Sebastiaan Braat

Personal information
- Full name: Thomas Sebastiaan Braat
- Born: 14 November 1992 (age 33) Vlaardingen, Netherlands
- Batting: Right-handed
- Bowling: Right-arm medium-fast
- Role: Bowler
- Relations: Marloes Braat (sister)

International information
- National side: Netherlands;
- T20I debut (cap 47): 5 August 2019 v UAE
- Last T20I: 24 April 2021 v Nepal

Career statistics
| Competition | T20I | FC | T20 |
| Matches | 6 | 2 | 6 |
| Runs scored | 32 | 28 | 32 |
| Batting average | 16.00 | 14.00 | 16.00 |
| 100s/50s | 0/0 | 0/0 | 0/0 |
| Top score | 26* | 23 | 26* |
| Balls bowled | 108 | 162 | 108 |
| Wickets | 9 | 0 | 9 |
| Bowling average | 18.00 | – | 18.00 |
| 5 wickets in innings | 0 | – | 0 |
| 10 wickets in match | 0 | – | 0 |
| Best bowling | 3/26 | – | 3/26 |
| Catches/stumpings | 1/– | 0/– | 1/– |
- Source: Cricinfo, 27 May 2021

= Sebastiaan Braat =

Dutch cricketer

Thomas Sebastiaan Braat (born 14 November 1992) is a Dutch international cricketer who made his debut for the Dutch national side in July 2012. He is a right-arm pace bowler.

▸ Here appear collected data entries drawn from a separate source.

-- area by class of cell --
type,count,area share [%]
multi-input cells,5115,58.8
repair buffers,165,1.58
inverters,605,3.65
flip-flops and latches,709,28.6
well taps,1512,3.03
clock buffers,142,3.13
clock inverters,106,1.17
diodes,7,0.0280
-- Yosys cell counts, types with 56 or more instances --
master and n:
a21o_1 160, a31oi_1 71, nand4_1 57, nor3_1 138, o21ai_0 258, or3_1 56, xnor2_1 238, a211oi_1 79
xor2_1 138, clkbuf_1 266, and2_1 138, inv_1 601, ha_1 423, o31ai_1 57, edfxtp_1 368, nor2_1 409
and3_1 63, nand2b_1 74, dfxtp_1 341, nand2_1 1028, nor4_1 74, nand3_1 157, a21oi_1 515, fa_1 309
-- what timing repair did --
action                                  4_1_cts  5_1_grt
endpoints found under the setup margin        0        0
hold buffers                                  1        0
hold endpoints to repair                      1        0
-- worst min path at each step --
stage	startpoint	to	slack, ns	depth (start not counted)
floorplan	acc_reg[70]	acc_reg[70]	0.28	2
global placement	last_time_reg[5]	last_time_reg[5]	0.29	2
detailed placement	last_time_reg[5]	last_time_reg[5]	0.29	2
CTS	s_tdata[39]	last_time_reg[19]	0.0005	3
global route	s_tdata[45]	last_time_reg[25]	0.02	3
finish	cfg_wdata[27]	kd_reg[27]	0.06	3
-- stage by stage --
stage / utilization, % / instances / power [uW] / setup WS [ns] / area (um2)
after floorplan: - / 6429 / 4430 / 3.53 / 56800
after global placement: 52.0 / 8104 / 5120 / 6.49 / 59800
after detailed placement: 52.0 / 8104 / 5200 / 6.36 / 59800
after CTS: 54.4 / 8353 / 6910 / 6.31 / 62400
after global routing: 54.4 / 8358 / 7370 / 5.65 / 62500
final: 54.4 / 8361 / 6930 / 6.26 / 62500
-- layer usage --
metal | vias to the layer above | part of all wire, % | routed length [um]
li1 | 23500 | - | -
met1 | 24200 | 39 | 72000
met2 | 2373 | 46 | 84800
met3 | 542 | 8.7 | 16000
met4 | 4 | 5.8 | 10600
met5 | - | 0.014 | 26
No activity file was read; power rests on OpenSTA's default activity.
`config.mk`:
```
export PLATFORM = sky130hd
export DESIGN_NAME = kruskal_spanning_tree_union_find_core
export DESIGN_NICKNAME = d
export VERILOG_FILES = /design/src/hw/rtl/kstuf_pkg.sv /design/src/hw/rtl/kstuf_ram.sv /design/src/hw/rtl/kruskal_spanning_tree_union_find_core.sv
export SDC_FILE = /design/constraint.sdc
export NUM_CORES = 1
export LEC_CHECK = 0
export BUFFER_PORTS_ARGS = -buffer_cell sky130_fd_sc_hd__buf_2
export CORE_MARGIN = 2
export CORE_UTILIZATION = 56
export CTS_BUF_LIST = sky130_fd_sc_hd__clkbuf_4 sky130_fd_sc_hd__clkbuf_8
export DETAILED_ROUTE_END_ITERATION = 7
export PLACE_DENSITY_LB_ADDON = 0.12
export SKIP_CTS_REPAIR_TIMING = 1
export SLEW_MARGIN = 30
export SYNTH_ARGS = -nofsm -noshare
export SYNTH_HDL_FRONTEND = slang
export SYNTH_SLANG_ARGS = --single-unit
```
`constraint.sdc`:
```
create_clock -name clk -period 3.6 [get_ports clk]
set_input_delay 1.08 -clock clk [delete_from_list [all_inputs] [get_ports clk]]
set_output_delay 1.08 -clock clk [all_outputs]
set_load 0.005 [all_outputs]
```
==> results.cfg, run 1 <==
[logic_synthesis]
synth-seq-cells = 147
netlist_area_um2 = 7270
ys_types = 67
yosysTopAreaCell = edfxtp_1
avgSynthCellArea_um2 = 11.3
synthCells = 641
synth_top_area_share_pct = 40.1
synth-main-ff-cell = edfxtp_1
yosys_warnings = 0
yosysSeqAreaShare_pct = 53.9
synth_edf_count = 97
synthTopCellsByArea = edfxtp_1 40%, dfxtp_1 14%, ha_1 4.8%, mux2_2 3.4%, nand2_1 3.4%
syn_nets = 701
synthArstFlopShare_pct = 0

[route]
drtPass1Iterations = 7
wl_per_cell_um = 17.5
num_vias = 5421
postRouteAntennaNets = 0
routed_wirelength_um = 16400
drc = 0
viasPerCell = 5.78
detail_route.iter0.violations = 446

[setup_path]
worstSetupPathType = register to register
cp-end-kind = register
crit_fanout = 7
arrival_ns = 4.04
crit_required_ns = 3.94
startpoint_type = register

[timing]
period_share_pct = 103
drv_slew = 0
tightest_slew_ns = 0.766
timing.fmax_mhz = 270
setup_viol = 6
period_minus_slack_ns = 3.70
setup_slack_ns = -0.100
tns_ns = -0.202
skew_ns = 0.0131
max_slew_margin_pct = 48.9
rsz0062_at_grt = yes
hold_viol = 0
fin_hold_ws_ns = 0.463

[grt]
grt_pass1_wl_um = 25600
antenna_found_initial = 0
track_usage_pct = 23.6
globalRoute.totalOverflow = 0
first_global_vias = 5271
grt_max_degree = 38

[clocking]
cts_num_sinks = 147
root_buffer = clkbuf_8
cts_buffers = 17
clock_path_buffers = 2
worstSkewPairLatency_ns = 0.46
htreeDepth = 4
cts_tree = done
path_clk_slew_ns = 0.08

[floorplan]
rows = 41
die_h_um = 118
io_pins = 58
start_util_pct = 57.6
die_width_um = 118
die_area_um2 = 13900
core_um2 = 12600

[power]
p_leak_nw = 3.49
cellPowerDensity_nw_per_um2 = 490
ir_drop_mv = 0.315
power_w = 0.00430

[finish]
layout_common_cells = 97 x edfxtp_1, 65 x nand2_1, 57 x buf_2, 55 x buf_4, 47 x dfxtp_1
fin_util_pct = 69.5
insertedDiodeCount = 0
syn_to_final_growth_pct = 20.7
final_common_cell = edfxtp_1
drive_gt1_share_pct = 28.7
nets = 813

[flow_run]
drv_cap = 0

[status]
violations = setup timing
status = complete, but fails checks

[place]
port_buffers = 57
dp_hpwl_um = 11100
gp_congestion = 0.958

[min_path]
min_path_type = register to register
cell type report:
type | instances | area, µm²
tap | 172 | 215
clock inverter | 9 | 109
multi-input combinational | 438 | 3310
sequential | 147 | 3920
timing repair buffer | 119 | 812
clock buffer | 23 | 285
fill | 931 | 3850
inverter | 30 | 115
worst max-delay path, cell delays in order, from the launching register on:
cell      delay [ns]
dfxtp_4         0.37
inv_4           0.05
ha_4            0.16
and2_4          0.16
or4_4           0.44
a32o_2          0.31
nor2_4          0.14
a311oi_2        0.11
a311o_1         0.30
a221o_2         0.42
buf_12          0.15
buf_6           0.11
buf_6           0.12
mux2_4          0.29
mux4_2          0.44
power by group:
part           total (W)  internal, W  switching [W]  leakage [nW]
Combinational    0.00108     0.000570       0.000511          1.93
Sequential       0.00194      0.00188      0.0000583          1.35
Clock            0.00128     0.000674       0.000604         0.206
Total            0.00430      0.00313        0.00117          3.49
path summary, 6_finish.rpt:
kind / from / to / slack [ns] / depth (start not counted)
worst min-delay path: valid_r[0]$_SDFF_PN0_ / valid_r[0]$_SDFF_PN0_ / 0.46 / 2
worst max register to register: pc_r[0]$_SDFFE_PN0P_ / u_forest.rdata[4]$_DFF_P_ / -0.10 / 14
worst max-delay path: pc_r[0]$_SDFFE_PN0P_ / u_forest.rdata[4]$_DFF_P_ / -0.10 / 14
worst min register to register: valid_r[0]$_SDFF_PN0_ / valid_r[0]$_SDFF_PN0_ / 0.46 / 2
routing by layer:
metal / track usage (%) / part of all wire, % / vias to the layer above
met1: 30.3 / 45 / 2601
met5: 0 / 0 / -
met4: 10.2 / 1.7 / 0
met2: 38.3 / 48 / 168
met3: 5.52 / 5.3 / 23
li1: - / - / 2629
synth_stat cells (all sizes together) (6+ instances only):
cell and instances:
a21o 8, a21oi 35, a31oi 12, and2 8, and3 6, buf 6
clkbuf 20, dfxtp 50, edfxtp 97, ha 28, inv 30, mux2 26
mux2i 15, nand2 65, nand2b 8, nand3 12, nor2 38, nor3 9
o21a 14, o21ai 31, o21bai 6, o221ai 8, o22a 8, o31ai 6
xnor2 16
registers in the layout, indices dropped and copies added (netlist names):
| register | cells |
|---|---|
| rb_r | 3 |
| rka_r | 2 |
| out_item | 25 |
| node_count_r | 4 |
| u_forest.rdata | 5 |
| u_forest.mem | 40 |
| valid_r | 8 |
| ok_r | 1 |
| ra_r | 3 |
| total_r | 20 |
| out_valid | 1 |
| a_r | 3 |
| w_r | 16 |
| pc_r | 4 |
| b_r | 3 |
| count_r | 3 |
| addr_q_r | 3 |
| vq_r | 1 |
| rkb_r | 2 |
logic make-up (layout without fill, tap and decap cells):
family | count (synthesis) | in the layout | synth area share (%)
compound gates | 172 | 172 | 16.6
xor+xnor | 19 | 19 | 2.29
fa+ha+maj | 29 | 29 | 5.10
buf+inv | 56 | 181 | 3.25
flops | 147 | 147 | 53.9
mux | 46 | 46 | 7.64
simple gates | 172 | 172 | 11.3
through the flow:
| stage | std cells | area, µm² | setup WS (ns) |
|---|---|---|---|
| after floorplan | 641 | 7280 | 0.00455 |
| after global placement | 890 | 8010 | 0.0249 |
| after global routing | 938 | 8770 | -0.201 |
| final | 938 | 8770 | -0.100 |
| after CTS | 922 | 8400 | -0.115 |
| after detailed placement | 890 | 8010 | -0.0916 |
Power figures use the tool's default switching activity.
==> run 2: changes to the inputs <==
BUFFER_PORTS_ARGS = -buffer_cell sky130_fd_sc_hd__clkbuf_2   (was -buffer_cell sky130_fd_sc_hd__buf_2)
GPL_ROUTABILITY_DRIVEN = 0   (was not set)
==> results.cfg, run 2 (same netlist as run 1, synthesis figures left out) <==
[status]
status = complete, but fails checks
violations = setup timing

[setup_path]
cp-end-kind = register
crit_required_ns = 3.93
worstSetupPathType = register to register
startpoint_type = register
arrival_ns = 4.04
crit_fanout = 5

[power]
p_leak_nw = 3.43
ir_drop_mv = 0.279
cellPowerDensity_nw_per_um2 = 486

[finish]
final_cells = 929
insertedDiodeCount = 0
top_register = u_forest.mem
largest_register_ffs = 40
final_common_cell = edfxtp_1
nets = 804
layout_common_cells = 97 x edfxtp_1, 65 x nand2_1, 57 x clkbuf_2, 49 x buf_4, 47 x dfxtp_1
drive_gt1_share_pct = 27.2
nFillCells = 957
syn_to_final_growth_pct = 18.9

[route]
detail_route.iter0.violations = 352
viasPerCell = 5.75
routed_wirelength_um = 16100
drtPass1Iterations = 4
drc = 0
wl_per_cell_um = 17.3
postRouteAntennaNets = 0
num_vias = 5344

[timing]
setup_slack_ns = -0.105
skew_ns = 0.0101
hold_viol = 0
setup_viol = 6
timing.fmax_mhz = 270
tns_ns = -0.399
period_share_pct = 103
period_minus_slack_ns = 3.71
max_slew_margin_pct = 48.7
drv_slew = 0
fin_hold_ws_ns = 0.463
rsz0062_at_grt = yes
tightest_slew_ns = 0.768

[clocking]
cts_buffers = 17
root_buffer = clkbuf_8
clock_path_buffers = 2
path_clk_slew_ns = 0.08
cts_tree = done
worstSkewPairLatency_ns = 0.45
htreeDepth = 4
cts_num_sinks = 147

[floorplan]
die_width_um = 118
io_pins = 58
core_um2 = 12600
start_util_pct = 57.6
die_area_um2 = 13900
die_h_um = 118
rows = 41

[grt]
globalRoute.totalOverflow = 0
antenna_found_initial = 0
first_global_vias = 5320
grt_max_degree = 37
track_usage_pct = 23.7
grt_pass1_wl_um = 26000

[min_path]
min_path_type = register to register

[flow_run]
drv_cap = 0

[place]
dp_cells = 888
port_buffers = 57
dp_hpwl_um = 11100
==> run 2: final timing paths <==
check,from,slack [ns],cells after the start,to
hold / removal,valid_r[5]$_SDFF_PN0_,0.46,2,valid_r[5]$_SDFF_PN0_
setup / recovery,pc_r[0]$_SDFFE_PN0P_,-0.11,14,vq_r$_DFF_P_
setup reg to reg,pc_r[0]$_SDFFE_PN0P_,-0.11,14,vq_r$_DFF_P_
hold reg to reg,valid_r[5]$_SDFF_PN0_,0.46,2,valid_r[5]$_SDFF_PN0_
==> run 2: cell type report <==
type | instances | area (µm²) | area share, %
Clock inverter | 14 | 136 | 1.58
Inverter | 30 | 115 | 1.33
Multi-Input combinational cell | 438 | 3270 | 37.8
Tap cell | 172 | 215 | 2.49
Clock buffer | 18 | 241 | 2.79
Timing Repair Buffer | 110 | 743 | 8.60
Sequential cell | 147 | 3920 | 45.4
==> config.mk <==
export PLATFORM = sky130hd
export DESIGN_NAME = chs_front
export DESIGN_NICKNAME = d
export VERILOG_FILES = /design/src/sv/chs_pkg.sv /design/src/sv/chs_front.sv
export SDC_FILE = /design/constraint.sdc
export NUM_CORES = 1
export LEC_CHECK = 0
export CAP_MARGIN = 10
export CORE_MARGIN = 5
export CORE_UTILIZATION = 33
export CTS_CLUSTER_DIAMETER = 60
export DETAILED_ROUTE_END_ITERATION = 12
export DONT_BUFFER_PORTS = 1
export PLACE_DENSITY_LB_ADDON = 0.12
export SLEW_MARGIN = 20
export SYNTH_ARGS = -nofsm -noshare
export SYNTH_HDL_FRONTEND = slang
export SYNTH_SLANG_ARGS = --single-unit
==> constraint.sdc <==
create_clock -name clk -period 5.8 [get_ports clk]
set_input_delay 0.87 -clock clk [delete_from_list [all_inputs] [get_ports clk]]
set_output_delay 0.87 -clock clk [all_outputs]
set_load 0.005 [all_outputs]
$ cat config.mk
export PLATFORM = sky130hd
export DESIGN_NAME = chs_fifo
export DESIGN_NICKNAME = d
export VERILOG_FILES = /design/src/sv/chs_pkg.sv /design/src/sv/chs_fifo.sv
export SDC_FILE = /design/constraint.sdc
export NUM_CORES = 1
export LEC_CHECK = 0
export BUFFER_PORTS_ARGS = -buffer_cell sky130_fd_sc_hd__buf_2
export CAP_MARGIN = 20
export CORE_UTILIZATION = 46
export DETAILED_ROUTE_END_ITERATION = 16
export PLACE_DENSITY = 0.74
export SLEW_MARGIN = 20
export SYNTH_ARGS = -nofsm -noshare
export SYNTH_HDL_FRONTEND = slang
export SYNTH_SLANG_ARGS = --single-unit
$ cat constraint.sdc
create_clock -name clk -period 2.7 [get_ports clk]
set_input_delay 0.135 -clock clk [delete_from_list [all_inputs] [get_ports clk]]
set_output_delay 0.135 -clock clk [all_outputs]
set_load 0.05 [all_outputs]
[src/rtl/cfpq_pkg.sv]
// Shared types and constants for the CAN frame priority queue.
`default_nettype none
package cfpq_pkg;
   localparam int DEPTH    = 16;
   localparam int IDX_W    = $clog2(DEPTH);
   localparam int CNT_W    = $clog2(DEPTH + 1);
   localparam int ID_W     = 29;
   localparam int STD_ID_W = 11;
   localparam int LEN_W    = 4;
   localparam int PAY_W    = 64;
   localparam int BYTES    = PAY_W / 8;

   localparam logic [1:0] STAT_DONE  = 2'd0;
   localparam logic [1:0] STAT_FULL  = 2'd1;
   localparam logic [1:0] STAT_EMPTY = 2'd2;

   localparam logic KIND_INSERT = 1'b0;
   localparam logic KIND_REMOVE = 1'b1;

   typedef struct packed {
      logic [PAY_W-1:0] payload;
      logic [LEN_W-1:0] length;
      logic [ID_W-1:0]  identifier;
      logic             extended;
   } frame_type;

   typedef struct packed {
      logic      kind;
      frame_type frame;
   } item_type;

   typedef struct packed {
      frame_type        front;
      logic             front_valid;
      logic [CNT_W-1:0] count;
   } result_type;

   typedef struct packed {
      logic             wr_en;
      logic [IDX_W-1:0] wr_addr;
      frame_type        wr_data;
      logic             rd_en;
      logic [IDX_W-1:0] rd_addr;
   } mem_req_type;

   typedef enum logic [2:0] {
      ST_IDLE,
      ST_START,
      ST_CMP,
      ST_PLACE,
      ST_FRONT,
      ST_RDWAIT
   } state_type;
endpackage
`default_nettype wire

[src/rtl/cfpq_mem.sv]
// Frame store: one write port, one registered read port.
`default_nettype none
module cfpq_mem (
   input  wire                        clock,
   input  wire cfpq_pkg::mem_req_type mem_req,
   output cfpq_pkg::frame_type        rd_data
);
   import cfpq_pkg::*;

   frame_type mem [DEPTH];
   frame_type rd_data_ff;

   always_ff @(posedge clock) begin
      if (mem_req.wr_en) begin
         mem[mem_req.wr_addr] <= mem_req.wr_data;
      end
      if (mem_req.rd_en) begin
         rd_data_ff <= mem[mem_req.rd_addr];
      end
   end

   assign rd_data = rd_data_ff;
endmodule
`default_nettype wire

[src/rtl/cfpq_ctrl.sv]
// Sequencer: sorted insert walk, remove, and front readout over the frame store.
`default_nettype none
module cfpq_ctrl (
   input  wire                        clock,
   input  wire                        reset,
   input  wire                        item_valid,
   input  wire cfpq_pkg::item_type    item,
   output logic                       item_ready,
   output cfpq_pkg::mem_req_type      mem_req,
   input  wire cfpq_pkg::frame_type   rd_data,
   output logic                       res_valid,
   output cfpq_pkg::result_type       res,
   output logic [1:0]                 res_status,
   input  wire                        res_ack
);
   import cfpq_pkg::*;

   state_type        state_ff, state_in;
   item_type         item_ff, item_in;
   logic [IDX_W-1:0] front_ff, front_in;
   logic [CNT_W-1:0] count_ff, count_in;
   logic [CNT_W-1:0] walk_ff, walk_in;
   logic [1:0]       status_ff, status_in;
   frame_type        new_frame;
   logic             new_behind;

   function automatic logic [IDX_W-1:0] slot_of(input logic [IDX_W-1:0] base,
                                                input logic [CNT_W-1:0] ofs);
      logic [CNT_W:0] sum;
      sum = {{(CNT_W + 1 - IDX_W){1'b0}}, base} + {1'b0, ofs};
      if (sum >= (CNT_W + 1)'(DEPTH)) begin
         sum = sum - (CNT_W + 1)'(DEPTH);
      end
      return sum[IDX_W-1:0];
   endfunction

   // standard ids keep 11 bits; bytes past the length read as zero
   always_comb begin
      new_frame = item_ff.frame;
      if (!new_frame.extended) begin
         new_frame.identifier = {{(ID_W - STD_ID_W){1'b0}},
                                 item_ff.frame.identifier[STD_ID_W-1:0]};
      end
      for (int b = 0; b < BYTES; b++) begin
         if (item_ff.frame.length <= LEN_W'(b)) begin
            new_frame.payload[b*8 +: 8] = 8'h00;
         end
      end
   end

   always_comb begin
      if (new_frame.extended != rd_data.extended) begin
         new_behind = !new_frame.extended;
      end else begin
         new_behind = new_frame.identifier >= rd_data.identifier;
      end
   end

   always_ff @(posedge clock) begin
      if (reset) begin
         state_ff <= ST_IDLE;
         front_ff <= '0;
         count_ff <= '0;
      end else begin
         state_ff <= state_in;
         front_ff <= front_in;
         count_ff <= count_in;
      end
      item_ff   <= item_in;
      walk_ff   <= walk_in;
      status_ff <= status_in;
   end

   always_comb begin
      state_in   = state_ff;
      item_in    = item_ff;
      front_in   = front_ff;
      count_in   = count_ff;
      walk_in    = walk_ff;
      status_in  = status_ff;
      item_ready = 1'b0;
      mem_req    = '0;
      res_valid  = 1'b0;
      res.count       = count_ff;
      res.front_valid = count_ff != '0;
      res.front       = (count_ff != '0) ? rd_data : '0;

      case (state_ff)
         ST_IDLE: begin
            item_ready = !reset;
            if (item_valid && !reset) begin
               item_in  = item;
               state_in = ST_START;
            end
         end
         ST_START: begin
            status_in = STAT_DONE;
            state_in  = ST_FRONT;
            if (item_ff.kind == KIND_INSERT) begin
               if (count_ff == CNT_W'(DEPTH)) begin
                  status_in = STAT_FULL;
               end else begin
                  count_in = count_ff + CNT_W'(1);
                  walk_in  = count_ff;
                  if (count_ff == '0) begin
                     state_in = ST_PLACE;
                  end else begin
                     mem_req.rd_en   = 1'b1;
                     mem_req.rd_addr = slot_of(front_ff, count_ff - CNT_W'(1));
                     state_in        = ST_CMP;
                  end
               end
            end else begin
               if (count_ff == '0) begin
                  status_in = STAT_EMPTY;
               end else begin
                  count_in = count_ff - CNT_W'(1);
                  front_in = (front_ff == IDX_W'(DEPTH - 1)) ? '0
                                                              : front_ff + IDX_W'(1);
               end
            end
         end
         ST_CMP: begin
            mem_req.wr_en   = 1'b1;
            mem_req.wr_addr = slot_of(front_ff, walk_ff);
            if (new_behind) begin
               mem_req.wr_data = new_frame;
               state_in        = ST_FRONT;
            end else begin
               mem_req.wr_data = rd_data;
               walk_in         = walk_ff - CNT_W'(1);
               if (walk_ff == CNT_W'(1)) begin
                  state_in = ST_PLACE;
               end else begin
                  mem_req.rd_en   = 1'b1;
                  mem_req.rd_addr = slot_of(front_ff, walk_ff - CNT_W'(2));
               end
            end
         end
         ST_PLACE: begin
            mem_req.wr_en   = 1'b1;
            mem_req.wr_addr = front_ff;
            mem_req.wr_data = new_frame;
            state_in        = ST_FRONT;
         end
         ST_FRONT: begin
            mem_req.rd_en   = 1'b1;
            mem_req.rd_addr = front_ff;
            state_in        = ST_RDWAIT;
         end
         ST_RDWAIT: begin
            res_valid = 1'b1;
            if (res_ack) begin
               state_in = ST_IDLE;
            end
         end
         default: begin
            state_in = ST_IDLE;
         end
      endcase
   end

   assign res_status = status_ff;
endmodule
`default_nettype wire

[src/rtl/can_frame_priority_queue.sv]
// CAN frame priority queue: top level with stream ports and result register.
// Remove, or insert into a full queue: START, FRONT, RDWAIT, then the result register.
// Insert: START; a CMP walk reads and moves one stored frame per cycle for each of the n
// frames ranked behind the new one (at most DEPTH - 1), then writes it; then FRONT, RDWAIT.
// One item in flight; the next is taken the cycle after its result is registered.
// Reset (synchronous) empties the queue; the frame store itself is not cleared.
`default_nettype none
module can_frame_priority_queue (
   input  wire          clock,
   input  wire          reset,
   input  wire          req_tvalid,
   output logic         req_tready,
   input  wire  [103:0] req_tdata,  // extended, identifier[29], length[4], payload[64], zero pad
   input  wire          req_tuser,  // kind
   output logic         rsp_tvalid,
   input  wire          rsp_tready,
   output logic [103:0] rsp_tdata,  // count[5], front_valid, front_extended,
                                    // front_identifier[29], front_length[4], front_payload[64]
   output logic [1:0]   rsp_tuser   // status
);
   import cfpq_pkg::*;

   item_type    item;
   mem_req_type mem_req;
   frame_type   rd_data;
   result_type  res;
   logic [1:0]  res_status;
   logic        res_valid;
   logic        res_ack;
   logic        out_valid_ff;
   result_type  out_data_ff;
   logic [1:0]  out_status_ff;

   assign item.kind  = req_tuser;
   assign item.frame = req_tdata[$bits(frame_type)-1:0];

   cfpq_mem u_mem (
      .clock   (clock),
      .mem_req (mem_req),
      .rd_data (rd_data)
   );

   cfpq_ctrl u_ctrl (
      .clock      (clock),
      .reset      (reset),
      .item_valid (req_tvalid),
      .item       (item),
      .item_ready (req_tready),
      .mem_req    (mem_req),
      .rd_data    (rd_data),
      .res_valid  (res_valid),
      .res        (res),
      .res_status (res_status),
      .res_ack    (res_ack)
   );

   assign res_ack = !out_valid_ff || rsp_tready;

   always_ff @(posedge clock) begin
      if (reset) begin
         out_valid_ff <= 1'b0;
      end else if (res_valid && res_ack) begin
         out_valid_ff <= 1'b1;
      end else if (rsp_tready) begin
         out_valid_ff <= 1'b0;
      end
      if (res_valid && res_ack) begin
         out_data_ff   <= res;
         out_status_ff <= res_status;
      end
   end

   assign rsp_tvalid = out_valid_ff;
   assign rsp_tdata  = out_data_ff;
   assign rsp_tuser  = out_status_ff;
endmodule
`default_nettype wire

The younger brother of Marloes Braat, who played for the Dutch women's team, Braat was born in Vlaardingen, South Holland. He represented the Dutch under-19s at the 2009 and 2010 editions of the ICC Europe Under-19 Championships, and also at the 2009 Under-19 World Cup Qualifier. Braat made his senior debut for the Netherlands in July 2012, in an Intercontinental Cup fixture against the United Arab Emirates (which held first-class status). He played a second Intercontinental Cup game the following year, against Ireland.

In July 2019, he was named in the Dutch squad for the Twenty20 International (T20I) series against the United Arab Emirates. He made his T20I debut against the United Arab Emirates on 5 August 2019. In April 2020, he was one of seventeen Dutch-based cricketers to be named in the team's senior squad.